### Information shown
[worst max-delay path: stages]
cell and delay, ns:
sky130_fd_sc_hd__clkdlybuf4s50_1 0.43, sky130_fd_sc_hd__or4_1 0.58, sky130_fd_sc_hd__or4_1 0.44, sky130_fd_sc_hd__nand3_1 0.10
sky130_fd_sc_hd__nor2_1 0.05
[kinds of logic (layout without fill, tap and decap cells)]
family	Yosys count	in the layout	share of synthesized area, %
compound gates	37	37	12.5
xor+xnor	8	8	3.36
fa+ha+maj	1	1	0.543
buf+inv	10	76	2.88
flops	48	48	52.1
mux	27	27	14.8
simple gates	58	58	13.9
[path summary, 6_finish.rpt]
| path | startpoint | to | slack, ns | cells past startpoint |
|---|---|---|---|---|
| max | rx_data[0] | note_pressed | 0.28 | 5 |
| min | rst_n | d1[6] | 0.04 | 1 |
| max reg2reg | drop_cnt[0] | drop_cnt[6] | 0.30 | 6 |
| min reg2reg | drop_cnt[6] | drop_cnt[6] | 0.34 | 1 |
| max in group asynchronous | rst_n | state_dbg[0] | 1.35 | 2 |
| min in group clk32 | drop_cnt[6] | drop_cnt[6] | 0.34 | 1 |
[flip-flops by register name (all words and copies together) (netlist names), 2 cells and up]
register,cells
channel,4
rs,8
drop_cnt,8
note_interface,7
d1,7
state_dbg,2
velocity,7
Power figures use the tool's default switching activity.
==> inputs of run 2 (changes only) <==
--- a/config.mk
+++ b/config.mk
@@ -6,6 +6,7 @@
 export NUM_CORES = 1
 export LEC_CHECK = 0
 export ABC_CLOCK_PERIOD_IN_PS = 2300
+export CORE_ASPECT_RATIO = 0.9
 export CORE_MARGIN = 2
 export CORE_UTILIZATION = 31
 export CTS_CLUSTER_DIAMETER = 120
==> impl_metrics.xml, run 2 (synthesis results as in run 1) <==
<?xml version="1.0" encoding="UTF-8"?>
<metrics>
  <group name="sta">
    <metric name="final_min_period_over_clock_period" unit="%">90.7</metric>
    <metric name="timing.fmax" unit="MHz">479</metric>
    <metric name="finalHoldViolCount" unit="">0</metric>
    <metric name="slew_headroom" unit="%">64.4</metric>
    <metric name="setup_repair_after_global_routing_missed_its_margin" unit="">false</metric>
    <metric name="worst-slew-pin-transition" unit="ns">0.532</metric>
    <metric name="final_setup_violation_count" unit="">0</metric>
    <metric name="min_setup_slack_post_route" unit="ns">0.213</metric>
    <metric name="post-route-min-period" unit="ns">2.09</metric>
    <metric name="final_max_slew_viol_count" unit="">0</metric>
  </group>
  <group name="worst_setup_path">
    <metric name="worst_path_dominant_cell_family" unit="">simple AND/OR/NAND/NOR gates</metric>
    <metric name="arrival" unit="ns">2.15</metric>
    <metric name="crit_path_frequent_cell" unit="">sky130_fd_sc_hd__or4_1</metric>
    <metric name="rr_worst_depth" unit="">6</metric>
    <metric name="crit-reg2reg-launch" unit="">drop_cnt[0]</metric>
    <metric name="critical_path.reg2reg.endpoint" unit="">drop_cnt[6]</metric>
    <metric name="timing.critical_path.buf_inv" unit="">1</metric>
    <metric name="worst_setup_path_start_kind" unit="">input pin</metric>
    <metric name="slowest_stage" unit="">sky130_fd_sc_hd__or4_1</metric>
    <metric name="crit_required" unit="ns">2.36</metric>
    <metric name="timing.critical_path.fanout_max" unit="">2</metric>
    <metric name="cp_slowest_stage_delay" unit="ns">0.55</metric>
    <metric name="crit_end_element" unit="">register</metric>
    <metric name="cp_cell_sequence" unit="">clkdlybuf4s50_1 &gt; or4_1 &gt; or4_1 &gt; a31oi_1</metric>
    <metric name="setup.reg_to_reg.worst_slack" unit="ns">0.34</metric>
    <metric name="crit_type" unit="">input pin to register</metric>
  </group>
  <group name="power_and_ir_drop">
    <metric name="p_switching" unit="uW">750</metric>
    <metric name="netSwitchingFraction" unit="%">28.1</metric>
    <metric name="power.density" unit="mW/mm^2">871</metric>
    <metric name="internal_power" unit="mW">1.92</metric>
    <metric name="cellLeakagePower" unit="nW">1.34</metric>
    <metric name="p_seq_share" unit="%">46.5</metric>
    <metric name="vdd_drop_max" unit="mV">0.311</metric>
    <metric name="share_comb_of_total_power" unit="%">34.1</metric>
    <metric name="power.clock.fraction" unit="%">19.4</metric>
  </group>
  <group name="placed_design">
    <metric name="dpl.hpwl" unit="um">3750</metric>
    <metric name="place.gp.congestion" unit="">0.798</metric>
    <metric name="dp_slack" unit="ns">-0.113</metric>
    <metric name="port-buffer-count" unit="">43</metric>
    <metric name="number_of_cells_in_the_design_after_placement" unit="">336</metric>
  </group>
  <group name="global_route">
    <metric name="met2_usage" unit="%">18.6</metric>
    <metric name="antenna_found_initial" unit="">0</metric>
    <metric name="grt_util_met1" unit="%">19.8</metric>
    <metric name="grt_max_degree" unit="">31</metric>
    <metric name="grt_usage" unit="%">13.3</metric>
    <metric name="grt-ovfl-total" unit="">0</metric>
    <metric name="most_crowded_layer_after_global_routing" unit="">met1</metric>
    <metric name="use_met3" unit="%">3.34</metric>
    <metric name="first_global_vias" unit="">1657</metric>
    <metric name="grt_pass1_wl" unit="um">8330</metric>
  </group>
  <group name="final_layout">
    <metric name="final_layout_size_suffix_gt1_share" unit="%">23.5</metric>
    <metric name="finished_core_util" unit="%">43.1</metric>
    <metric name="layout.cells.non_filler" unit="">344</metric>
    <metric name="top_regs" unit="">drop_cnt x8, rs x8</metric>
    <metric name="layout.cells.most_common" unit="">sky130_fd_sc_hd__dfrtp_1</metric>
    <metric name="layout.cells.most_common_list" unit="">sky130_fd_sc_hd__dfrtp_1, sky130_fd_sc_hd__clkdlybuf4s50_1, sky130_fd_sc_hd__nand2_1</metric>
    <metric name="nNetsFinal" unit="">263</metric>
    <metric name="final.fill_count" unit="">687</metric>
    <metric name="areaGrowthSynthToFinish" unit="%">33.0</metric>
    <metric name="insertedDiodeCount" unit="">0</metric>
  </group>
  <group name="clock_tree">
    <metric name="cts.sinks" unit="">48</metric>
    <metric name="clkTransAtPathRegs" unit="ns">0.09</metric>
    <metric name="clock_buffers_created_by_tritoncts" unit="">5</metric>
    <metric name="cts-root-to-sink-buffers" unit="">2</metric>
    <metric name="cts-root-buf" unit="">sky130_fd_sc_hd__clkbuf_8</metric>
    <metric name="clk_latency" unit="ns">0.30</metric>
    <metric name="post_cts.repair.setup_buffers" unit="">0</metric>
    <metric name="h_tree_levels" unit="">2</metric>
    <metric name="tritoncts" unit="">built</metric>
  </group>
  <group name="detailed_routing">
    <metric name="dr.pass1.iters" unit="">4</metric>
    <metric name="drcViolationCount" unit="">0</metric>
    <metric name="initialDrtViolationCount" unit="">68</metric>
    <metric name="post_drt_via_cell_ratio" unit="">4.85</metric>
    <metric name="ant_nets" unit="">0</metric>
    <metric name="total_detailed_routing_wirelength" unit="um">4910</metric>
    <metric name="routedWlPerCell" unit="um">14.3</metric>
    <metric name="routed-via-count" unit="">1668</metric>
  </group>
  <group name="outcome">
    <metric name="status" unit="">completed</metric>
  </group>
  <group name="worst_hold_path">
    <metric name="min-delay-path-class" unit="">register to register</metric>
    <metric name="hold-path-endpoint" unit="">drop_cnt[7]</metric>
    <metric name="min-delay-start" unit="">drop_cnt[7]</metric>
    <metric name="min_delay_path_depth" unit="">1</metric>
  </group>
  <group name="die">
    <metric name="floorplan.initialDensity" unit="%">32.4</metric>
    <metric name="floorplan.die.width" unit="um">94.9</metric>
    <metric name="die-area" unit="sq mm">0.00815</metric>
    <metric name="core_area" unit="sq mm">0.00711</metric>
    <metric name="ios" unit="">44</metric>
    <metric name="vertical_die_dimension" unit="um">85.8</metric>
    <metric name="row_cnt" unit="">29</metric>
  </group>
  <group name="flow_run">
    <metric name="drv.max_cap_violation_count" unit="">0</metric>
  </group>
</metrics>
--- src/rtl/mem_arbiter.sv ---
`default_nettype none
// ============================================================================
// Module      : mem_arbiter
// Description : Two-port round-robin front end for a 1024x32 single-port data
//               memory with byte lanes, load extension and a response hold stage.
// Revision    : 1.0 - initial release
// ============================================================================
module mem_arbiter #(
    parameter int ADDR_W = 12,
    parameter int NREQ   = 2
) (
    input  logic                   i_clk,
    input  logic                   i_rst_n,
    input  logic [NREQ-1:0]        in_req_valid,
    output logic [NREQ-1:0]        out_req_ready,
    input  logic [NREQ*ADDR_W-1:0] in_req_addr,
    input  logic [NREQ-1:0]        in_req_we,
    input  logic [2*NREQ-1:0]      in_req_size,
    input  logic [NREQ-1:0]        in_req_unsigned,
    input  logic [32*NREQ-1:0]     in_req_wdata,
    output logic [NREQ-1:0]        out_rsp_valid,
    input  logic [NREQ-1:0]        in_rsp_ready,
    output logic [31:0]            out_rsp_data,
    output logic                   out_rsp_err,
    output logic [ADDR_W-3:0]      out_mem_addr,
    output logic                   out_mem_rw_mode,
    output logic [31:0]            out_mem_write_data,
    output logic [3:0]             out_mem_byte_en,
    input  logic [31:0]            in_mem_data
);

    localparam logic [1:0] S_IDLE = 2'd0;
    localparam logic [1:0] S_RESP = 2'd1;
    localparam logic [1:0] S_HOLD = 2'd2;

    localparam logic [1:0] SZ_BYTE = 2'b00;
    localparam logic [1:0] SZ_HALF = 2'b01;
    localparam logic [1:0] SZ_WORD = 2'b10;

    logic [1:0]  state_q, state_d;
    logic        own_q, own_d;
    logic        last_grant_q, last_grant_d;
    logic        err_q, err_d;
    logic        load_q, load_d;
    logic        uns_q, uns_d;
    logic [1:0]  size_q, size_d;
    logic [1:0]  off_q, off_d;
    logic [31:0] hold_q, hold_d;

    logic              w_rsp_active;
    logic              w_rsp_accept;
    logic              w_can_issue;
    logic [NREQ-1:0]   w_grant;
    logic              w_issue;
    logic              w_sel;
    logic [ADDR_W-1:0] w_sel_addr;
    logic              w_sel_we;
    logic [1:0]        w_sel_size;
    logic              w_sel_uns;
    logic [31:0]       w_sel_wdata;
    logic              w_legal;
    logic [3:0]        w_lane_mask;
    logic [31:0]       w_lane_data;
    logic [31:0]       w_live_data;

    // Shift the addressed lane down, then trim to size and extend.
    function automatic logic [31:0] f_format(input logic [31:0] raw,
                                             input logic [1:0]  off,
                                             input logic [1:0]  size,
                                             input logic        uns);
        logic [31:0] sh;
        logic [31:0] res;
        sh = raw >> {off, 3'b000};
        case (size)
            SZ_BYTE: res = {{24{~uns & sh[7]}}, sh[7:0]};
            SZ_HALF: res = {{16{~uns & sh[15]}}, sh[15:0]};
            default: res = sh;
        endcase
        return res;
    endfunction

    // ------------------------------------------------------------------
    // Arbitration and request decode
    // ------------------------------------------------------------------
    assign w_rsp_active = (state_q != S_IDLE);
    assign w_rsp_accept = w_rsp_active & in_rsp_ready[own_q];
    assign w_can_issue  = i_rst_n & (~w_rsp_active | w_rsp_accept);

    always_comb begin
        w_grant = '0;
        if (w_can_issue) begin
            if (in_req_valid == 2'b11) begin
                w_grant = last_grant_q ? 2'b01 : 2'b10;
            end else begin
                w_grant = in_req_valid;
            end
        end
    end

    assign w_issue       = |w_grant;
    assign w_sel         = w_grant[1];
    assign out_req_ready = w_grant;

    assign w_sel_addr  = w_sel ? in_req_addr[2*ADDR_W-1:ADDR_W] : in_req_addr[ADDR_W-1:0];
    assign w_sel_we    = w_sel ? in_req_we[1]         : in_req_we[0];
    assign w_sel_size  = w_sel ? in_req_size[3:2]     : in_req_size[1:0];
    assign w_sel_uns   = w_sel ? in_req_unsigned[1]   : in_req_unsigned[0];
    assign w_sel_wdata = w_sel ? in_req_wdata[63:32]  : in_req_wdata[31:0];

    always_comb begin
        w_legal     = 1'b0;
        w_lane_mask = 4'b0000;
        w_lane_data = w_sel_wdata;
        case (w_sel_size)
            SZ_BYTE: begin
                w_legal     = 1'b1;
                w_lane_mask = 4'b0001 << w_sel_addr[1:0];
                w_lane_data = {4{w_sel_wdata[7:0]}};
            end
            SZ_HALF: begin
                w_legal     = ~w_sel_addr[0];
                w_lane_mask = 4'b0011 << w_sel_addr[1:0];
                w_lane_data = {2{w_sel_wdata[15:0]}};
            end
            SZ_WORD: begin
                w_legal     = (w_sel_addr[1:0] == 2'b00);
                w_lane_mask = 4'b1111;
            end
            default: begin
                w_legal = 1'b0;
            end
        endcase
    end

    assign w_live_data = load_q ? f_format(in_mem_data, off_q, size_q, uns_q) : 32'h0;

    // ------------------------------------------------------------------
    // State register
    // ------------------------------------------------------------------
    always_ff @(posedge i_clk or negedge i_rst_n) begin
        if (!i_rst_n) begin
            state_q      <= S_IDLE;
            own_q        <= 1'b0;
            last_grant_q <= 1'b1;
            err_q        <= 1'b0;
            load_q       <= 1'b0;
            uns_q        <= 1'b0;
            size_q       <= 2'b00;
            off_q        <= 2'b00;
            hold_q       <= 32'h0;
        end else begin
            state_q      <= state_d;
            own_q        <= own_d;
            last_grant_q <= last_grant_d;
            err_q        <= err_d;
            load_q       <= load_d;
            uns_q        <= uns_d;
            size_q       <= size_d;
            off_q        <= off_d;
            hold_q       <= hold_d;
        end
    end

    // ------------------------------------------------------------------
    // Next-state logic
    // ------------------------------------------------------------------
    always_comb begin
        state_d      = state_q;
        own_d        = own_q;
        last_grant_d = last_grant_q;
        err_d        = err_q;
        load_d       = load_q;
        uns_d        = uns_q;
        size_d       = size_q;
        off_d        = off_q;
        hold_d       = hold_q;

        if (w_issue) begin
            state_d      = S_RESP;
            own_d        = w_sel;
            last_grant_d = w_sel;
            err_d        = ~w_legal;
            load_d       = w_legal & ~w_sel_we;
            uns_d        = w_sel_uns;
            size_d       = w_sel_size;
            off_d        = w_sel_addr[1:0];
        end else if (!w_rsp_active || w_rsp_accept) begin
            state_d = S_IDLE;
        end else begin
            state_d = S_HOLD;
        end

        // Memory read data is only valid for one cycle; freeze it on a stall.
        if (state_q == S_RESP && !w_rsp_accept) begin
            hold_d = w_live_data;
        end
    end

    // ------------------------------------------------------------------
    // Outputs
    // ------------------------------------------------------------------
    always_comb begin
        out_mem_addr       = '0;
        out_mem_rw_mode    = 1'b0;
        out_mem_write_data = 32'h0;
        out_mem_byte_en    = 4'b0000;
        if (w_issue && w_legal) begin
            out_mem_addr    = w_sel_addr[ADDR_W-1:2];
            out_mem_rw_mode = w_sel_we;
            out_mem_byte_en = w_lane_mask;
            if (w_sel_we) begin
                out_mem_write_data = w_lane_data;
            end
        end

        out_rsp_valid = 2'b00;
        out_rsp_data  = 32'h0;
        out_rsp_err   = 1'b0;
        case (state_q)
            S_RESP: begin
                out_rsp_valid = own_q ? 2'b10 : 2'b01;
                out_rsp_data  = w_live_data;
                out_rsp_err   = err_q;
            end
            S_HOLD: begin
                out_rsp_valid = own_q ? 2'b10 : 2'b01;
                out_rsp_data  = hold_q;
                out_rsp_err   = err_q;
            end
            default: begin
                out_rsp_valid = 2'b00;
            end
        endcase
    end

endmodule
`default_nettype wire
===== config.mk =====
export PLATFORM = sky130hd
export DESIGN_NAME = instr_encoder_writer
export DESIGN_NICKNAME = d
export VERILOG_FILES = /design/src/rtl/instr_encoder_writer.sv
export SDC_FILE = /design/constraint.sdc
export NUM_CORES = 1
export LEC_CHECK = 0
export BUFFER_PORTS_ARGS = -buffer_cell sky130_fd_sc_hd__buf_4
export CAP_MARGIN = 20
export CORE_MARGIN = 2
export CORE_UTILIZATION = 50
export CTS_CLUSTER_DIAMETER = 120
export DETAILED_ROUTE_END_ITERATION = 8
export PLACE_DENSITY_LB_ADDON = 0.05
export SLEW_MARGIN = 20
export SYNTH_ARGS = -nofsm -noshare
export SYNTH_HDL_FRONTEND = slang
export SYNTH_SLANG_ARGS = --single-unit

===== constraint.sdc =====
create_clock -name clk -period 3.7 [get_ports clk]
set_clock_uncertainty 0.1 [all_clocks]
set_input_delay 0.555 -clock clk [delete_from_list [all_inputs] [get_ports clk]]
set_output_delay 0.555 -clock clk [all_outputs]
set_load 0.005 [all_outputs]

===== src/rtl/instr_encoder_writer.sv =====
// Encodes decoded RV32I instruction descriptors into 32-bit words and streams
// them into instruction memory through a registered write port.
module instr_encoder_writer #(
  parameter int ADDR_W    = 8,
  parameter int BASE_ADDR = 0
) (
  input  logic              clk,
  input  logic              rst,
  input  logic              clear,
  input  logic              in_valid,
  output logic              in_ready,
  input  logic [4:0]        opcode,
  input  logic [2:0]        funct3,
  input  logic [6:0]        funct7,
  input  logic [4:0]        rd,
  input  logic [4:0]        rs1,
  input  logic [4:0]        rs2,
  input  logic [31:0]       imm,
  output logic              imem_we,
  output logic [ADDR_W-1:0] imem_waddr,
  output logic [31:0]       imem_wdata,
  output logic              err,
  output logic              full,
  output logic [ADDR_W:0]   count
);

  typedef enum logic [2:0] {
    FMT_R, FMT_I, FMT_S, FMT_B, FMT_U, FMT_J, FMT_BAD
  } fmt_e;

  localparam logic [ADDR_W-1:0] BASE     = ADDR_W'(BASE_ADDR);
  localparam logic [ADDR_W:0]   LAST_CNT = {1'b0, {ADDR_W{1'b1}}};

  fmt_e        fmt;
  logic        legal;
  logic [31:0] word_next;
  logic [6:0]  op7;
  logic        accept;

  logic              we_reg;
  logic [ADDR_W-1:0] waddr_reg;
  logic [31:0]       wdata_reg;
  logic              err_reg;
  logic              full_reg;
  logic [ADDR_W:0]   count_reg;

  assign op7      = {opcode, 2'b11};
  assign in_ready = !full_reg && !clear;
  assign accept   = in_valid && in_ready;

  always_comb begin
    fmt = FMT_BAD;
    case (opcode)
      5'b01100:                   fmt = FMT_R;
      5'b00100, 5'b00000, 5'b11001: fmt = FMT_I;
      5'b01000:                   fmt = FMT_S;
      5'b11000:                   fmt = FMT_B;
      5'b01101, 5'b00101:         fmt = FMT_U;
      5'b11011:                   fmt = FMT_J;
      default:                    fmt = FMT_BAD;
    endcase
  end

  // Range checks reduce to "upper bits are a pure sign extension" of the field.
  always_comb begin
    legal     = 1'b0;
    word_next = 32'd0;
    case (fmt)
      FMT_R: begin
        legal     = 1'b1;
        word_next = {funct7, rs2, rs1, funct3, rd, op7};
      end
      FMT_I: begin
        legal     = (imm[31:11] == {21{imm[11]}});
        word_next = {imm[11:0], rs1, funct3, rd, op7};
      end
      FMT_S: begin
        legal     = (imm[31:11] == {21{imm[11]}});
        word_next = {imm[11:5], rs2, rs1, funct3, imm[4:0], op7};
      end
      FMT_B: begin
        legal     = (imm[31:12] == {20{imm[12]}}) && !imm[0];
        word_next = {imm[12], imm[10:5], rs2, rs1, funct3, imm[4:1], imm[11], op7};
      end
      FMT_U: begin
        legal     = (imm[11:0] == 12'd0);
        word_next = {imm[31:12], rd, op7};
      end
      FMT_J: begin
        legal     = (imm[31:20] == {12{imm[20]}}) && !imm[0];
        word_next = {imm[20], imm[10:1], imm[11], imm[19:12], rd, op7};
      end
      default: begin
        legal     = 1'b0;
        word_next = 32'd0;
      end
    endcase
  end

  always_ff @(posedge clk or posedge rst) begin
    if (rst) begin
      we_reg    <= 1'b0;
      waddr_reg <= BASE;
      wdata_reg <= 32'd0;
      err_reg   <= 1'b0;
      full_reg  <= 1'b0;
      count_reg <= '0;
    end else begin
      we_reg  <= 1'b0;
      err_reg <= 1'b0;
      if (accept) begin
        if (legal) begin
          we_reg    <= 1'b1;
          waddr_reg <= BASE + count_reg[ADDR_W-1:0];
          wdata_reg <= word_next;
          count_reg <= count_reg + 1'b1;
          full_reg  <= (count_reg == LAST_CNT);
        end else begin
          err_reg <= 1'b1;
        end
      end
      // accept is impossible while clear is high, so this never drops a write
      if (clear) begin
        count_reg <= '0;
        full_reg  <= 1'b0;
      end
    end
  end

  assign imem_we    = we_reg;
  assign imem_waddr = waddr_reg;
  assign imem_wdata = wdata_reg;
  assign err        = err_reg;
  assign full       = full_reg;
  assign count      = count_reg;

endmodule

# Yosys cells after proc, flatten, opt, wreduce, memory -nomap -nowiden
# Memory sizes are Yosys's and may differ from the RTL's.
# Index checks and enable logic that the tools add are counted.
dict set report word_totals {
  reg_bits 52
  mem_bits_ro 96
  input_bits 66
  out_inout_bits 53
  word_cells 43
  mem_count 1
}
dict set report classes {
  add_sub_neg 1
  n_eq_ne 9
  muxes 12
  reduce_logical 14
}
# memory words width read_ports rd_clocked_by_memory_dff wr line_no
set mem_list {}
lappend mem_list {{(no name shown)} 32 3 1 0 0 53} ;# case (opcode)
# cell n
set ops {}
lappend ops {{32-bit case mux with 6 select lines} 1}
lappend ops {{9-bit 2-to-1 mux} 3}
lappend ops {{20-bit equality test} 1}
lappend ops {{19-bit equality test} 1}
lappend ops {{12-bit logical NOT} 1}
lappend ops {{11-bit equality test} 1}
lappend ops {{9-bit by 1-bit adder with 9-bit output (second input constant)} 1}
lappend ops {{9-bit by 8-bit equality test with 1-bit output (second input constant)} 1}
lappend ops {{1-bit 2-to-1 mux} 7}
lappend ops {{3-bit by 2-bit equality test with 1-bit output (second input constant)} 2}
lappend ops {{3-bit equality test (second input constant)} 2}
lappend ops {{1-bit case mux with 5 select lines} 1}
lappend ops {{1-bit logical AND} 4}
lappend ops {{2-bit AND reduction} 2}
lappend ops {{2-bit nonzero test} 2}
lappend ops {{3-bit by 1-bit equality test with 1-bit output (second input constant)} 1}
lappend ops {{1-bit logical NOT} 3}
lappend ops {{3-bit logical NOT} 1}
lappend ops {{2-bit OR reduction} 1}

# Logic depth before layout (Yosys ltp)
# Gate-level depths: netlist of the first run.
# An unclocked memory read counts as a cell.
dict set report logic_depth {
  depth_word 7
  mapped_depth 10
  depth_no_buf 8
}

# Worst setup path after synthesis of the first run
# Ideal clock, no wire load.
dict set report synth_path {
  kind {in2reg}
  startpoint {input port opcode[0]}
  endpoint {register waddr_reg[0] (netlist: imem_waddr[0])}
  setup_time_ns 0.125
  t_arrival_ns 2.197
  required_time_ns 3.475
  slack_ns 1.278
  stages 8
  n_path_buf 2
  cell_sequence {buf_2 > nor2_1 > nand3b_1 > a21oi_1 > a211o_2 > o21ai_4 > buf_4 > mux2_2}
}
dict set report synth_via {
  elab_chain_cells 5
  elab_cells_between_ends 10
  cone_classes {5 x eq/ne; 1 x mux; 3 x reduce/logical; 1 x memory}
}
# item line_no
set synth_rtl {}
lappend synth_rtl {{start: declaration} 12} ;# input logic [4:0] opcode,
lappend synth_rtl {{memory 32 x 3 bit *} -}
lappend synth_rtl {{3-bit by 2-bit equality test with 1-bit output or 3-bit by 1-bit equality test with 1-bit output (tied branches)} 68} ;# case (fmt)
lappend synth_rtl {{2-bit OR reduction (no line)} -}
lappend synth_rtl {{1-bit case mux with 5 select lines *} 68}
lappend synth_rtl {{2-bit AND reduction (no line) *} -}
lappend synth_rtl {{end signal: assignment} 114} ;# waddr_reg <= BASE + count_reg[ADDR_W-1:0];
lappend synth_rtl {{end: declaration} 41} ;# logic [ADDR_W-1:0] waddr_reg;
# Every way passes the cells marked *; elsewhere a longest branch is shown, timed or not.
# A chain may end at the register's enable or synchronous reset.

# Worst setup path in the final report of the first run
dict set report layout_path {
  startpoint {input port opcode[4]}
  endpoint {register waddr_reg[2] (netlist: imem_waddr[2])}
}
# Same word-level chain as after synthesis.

### Your instructions
The task calls for every line of the material that contains the string "floorplan".

### Answer to this exercise
    <metric name="floorplan.initialDensity" unit="%">32.4</metric>
    <metric name="floorplan.die.width" unit="um">94.9</metric>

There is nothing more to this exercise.